■ **EXERCISE REQUIREMENTS**:
Quote exactly, and only, the lines of the material below from the line with "[run 2: critical" through the line with "inv_2 0.06, fa_2".

*** Opening of DATA FOR PROCESSING ***

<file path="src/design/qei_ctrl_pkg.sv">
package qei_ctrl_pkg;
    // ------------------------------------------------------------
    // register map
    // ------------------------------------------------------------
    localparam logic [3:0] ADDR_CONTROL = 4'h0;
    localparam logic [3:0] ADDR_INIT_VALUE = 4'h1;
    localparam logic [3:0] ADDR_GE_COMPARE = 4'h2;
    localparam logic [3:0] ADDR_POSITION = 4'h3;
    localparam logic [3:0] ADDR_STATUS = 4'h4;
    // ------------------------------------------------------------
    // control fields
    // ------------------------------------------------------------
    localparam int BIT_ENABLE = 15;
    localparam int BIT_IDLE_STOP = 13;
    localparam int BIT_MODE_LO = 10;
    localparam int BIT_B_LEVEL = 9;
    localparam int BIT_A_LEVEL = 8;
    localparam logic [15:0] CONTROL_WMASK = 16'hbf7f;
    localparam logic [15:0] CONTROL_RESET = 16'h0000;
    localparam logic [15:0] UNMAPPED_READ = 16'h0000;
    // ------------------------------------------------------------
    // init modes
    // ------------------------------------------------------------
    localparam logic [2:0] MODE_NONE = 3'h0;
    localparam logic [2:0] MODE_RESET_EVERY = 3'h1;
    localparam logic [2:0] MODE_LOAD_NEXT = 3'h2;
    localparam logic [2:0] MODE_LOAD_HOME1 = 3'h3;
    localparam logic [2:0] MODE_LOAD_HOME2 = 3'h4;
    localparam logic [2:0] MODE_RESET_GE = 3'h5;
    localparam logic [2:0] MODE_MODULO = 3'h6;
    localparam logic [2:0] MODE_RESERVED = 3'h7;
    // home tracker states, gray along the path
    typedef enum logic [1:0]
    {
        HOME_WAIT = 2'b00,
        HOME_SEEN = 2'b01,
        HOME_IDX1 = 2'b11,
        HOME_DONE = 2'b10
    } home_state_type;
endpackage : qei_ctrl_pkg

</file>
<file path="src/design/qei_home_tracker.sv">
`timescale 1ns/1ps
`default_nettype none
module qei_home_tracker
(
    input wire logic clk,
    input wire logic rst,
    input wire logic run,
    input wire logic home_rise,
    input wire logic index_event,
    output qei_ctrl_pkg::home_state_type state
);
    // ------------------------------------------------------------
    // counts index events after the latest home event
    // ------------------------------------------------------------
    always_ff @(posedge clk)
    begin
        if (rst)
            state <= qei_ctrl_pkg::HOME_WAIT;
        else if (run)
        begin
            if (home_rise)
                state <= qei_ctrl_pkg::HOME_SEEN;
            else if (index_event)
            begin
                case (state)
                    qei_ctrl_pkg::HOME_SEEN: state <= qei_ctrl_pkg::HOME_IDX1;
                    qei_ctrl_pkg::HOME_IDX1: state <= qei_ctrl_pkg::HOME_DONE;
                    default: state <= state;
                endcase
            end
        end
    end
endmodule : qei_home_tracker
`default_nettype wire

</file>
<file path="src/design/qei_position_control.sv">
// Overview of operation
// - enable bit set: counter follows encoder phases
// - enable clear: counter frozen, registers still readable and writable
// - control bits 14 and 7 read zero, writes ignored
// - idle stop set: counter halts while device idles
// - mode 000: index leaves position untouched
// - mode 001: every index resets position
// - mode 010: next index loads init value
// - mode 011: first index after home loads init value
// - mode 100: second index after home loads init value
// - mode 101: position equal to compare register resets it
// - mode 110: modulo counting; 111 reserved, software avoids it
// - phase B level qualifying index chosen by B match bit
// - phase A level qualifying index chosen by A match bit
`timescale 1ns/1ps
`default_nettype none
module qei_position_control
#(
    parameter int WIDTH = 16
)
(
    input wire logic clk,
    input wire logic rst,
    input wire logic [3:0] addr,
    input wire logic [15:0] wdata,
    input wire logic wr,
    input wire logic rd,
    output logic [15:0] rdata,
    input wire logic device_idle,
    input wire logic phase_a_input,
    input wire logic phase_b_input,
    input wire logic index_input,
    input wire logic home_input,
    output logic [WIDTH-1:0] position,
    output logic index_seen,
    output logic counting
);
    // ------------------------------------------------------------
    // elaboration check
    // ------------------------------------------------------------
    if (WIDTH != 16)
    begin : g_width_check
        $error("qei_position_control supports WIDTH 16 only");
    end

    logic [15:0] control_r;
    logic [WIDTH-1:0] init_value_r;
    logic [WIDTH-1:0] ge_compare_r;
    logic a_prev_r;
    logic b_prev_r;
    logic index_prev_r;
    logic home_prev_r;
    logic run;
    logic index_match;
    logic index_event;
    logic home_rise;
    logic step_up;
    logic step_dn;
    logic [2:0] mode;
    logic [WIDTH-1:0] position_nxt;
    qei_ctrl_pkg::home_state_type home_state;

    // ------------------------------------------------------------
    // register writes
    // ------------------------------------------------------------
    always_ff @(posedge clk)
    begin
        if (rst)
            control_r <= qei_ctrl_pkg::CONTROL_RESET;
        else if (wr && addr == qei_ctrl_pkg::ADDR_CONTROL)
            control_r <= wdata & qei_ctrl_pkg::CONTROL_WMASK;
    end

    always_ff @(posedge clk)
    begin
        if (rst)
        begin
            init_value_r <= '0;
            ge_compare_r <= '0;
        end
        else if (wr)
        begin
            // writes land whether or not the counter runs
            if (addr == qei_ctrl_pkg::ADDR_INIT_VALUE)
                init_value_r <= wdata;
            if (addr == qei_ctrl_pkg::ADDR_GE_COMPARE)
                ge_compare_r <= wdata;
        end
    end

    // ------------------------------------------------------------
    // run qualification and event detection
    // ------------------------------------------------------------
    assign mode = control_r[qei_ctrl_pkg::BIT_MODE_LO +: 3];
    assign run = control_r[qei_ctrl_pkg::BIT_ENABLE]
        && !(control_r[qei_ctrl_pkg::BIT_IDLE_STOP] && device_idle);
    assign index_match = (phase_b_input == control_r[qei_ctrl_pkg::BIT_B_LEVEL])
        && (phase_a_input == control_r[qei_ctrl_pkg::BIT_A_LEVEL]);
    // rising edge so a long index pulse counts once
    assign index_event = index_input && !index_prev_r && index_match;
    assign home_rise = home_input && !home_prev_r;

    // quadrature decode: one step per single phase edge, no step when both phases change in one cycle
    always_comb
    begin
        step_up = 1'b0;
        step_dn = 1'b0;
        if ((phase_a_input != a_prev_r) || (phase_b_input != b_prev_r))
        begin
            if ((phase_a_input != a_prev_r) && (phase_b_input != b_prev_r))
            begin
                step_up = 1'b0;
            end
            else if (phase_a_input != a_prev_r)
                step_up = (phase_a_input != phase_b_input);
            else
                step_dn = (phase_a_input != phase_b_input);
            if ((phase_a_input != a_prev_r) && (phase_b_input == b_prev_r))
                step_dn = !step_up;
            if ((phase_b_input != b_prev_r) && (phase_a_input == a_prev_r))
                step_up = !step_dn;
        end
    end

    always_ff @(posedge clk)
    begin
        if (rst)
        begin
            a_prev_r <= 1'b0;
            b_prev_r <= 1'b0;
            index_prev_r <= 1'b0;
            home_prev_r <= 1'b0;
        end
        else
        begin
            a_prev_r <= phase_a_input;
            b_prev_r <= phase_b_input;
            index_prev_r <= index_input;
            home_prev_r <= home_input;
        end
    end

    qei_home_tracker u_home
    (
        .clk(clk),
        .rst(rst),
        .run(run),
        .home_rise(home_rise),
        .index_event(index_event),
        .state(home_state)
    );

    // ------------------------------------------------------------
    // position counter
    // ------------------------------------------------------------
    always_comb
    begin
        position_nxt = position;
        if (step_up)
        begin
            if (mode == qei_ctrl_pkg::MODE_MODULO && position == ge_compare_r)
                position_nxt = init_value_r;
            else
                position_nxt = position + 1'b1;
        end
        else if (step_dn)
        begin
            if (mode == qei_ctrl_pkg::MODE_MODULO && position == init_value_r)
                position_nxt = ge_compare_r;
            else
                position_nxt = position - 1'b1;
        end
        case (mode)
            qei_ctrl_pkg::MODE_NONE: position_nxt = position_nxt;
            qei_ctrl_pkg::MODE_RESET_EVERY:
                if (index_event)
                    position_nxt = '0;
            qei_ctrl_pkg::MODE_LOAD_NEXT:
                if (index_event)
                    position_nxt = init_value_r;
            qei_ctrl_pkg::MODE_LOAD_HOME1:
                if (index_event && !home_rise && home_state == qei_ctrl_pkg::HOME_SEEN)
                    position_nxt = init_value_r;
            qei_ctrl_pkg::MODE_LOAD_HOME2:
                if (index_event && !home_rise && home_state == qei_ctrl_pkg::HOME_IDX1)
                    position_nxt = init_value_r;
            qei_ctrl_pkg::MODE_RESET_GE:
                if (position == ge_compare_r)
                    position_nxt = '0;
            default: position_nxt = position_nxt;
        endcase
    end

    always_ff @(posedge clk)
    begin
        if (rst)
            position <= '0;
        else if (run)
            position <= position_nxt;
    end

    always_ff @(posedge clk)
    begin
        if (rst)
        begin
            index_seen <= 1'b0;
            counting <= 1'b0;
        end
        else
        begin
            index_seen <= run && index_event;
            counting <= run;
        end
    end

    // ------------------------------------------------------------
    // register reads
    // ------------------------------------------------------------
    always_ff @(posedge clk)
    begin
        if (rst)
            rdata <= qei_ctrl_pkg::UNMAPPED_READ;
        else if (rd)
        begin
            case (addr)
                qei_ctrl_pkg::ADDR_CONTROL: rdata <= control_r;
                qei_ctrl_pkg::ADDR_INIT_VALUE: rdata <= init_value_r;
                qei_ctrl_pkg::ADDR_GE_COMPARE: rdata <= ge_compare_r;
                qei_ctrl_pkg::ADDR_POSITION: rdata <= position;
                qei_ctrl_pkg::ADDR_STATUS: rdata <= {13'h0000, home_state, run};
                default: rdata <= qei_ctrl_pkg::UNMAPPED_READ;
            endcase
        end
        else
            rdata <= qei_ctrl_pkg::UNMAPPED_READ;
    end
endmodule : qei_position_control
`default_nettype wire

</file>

*** Close of DATA FOR PROCESSING ***
*** Opening of DATA FOR PROCESSING ***

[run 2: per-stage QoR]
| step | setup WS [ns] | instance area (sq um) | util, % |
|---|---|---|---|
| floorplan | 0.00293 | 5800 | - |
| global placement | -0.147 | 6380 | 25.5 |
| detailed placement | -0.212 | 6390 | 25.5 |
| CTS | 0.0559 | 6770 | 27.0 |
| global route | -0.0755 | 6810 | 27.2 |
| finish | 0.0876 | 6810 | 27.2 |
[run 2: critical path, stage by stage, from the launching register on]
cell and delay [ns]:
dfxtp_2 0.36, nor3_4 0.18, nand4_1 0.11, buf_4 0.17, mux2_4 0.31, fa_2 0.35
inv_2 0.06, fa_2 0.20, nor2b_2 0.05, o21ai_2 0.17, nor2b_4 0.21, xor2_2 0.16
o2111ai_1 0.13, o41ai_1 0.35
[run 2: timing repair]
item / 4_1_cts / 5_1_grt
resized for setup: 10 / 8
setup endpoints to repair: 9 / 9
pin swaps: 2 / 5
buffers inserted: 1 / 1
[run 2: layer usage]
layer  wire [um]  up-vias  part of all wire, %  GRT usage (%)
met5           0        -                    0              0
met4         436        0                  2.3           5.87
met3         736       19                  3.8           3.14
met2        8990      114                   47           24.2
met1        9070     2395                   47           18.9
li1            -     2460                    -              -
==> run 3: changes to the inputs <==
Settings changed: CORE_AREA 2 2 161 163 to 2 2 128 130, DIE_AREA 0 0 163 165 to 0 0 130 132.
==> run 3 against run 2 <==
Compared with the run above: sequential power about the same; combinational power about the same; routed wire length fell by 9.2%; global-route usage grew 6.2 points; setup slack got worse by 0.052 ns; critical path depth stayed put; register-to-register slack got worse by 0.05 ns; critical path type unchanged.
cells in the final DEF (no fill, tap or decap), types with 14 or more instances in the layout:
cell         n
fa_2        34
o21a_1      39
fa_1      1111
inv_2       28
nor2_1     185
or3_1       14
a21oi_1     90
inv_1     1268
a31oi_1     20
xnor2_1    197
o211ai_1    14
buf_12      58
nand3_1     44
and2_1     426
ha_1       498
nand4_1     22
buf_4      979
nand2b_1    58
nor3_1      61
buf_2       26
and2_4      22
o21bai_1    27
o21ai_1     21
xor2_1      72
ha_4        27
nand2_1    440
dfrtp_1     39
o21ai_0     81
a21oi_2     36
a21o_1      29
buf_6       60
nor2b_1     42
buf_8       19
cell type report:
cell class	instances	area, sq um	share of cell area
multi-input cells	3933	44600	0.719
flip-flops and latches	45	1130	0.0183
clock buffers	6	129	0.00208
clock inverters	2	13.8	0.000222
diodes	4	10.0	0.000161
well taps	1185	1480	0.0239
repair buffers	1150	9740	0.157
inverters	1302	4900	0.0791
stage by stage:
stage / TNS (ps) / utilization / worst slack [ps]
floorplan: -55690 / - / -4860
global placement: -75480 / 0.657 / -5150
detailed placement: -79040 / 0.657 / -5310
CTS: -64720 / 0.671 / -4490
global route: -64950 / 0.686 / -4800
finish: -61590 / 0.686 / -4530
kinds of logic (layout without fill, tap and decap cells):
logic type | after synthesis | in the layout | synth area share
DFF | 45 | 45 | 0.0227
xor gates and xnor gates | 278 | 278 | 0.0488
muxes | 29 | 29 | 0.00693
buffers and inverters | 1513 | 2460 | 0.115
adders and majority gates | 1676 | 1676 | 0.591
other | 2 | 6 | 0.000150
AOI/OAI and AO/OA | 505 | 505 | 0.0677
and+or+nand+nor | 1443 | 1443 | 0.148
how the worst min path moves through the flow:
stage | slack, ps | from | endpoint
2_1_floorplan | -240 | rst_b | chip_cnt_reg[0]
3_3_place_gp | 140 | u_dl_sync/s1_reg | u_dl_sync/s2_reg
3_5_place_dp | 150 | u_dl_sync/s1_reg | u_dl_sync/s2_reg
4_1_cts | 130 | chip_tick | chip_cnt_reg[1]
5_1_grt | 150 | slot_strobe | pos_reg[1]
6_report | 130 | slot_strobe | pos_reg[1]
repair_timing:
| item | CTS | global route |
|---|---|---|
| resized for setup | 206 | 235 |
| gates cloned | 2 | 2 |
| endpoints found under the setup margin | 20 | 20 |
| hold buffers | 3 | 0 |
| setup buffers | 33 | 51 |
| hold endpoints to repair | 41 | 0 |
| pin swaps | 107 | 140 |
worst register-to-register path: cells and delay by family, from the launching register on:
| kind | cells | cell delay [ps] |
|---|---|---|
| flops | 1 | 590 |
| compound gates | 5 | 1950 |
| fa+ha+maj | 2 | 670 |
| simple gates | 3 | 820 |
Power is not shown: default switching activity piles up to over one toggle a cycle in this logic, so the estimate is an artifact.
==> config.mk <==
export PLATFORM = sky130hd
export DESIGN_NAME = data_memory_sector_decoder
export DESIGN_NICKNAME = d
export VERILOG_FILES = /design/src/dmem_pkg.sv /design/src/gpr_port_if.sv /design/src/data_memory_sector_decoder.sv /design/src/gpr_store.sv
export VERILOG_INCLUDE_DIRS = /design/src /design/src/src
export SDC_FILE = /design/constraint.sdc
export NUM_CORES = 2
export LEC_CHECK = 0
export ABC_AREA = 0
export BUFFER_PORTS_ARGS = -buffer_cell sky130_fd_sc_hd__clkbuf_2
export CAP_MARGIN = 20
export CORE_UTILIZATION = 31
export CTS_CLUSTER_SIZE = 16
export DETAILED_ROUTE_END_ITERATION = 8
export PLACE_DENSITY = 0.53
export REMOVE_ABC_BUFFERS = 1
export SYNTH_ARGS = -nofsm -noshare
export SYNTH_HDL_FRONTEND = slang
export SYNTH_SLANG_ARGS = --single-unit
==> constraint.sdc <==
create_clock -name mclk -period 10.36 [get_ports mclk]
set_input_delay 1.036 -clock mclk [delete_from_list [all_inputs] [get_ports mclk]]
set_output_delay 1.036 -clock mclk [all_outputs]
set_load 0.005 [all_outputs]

*** Close of DATA FOR PROCESSING ***
*** Opening of DATA FOR PROCESSING ***

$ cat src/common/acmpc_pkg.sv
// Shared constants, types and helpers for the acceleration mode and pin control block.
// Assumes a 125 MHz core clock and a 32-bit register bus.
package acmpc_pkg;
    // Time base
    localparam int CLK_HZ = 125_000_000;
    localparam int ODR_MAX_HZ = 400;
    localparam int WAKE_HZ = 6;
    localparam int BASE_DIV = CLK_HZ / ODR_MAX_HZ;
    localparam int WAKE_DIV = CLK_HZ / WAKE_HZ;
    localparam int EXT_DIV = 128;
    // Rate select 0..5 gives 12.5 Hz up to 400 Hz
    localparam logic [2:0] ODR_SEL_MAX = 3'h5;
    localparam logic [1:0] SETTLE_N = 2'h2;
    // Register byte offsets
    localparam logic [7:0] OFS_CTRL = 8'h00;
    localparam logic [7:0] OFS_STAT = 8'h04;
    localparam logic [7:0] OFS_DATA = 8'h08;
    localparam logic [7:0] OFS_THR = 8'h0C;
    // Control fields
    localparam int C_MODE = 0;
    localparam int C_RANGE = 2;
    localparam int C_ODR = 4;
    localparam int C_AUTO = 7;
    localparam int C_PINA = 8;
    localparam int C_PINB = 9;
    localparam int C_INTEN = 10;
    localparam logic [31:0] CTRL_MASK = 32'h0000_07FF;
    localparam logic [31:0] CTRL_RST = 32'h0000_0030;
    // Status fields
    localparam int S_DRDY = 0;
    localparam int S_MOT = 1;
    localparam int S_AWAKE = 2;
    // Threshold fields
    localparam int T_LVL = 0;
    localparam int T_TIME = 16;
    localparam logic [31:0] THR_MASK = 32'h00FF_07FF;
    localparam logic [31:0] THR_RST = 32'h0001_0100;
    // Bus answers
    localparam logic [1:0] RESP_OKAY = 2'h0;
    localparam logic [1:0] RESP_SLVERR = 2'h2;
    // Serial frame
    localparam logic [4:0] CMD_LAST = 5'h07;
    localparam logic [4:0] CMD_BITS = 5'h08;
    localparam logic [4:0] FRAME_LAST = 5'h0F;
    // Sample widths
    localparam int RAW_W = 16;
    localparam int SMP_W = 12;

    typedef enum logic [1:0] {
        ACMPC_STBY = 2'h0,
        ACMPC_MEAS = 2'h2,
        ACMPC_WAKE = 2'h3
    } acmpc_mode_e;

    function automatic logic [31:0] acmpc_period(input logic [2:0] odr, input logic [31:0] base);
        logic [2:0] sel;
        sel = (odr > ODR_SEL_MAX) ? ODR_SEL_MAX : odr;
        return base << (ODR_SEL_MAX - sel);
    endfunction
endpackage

*** Close of DATA FOR PROCESSING ***

■ **ANSWER TO THIS PROBLEM**:
[run 2: critical path, stage by stage, from the launching register on]
cell and delay [ns]:
dfxtp_2 0.36, nor3_4 0.18, nand4_1 0.11, buf_4 0.17, mux2_4 0.31, fa_2 0.35
inv_2 0.06, fa_2 0.20, nor2b_2 0.05, o21ai_2 0.17, nor2b_4 0.21, xor2_2 0.16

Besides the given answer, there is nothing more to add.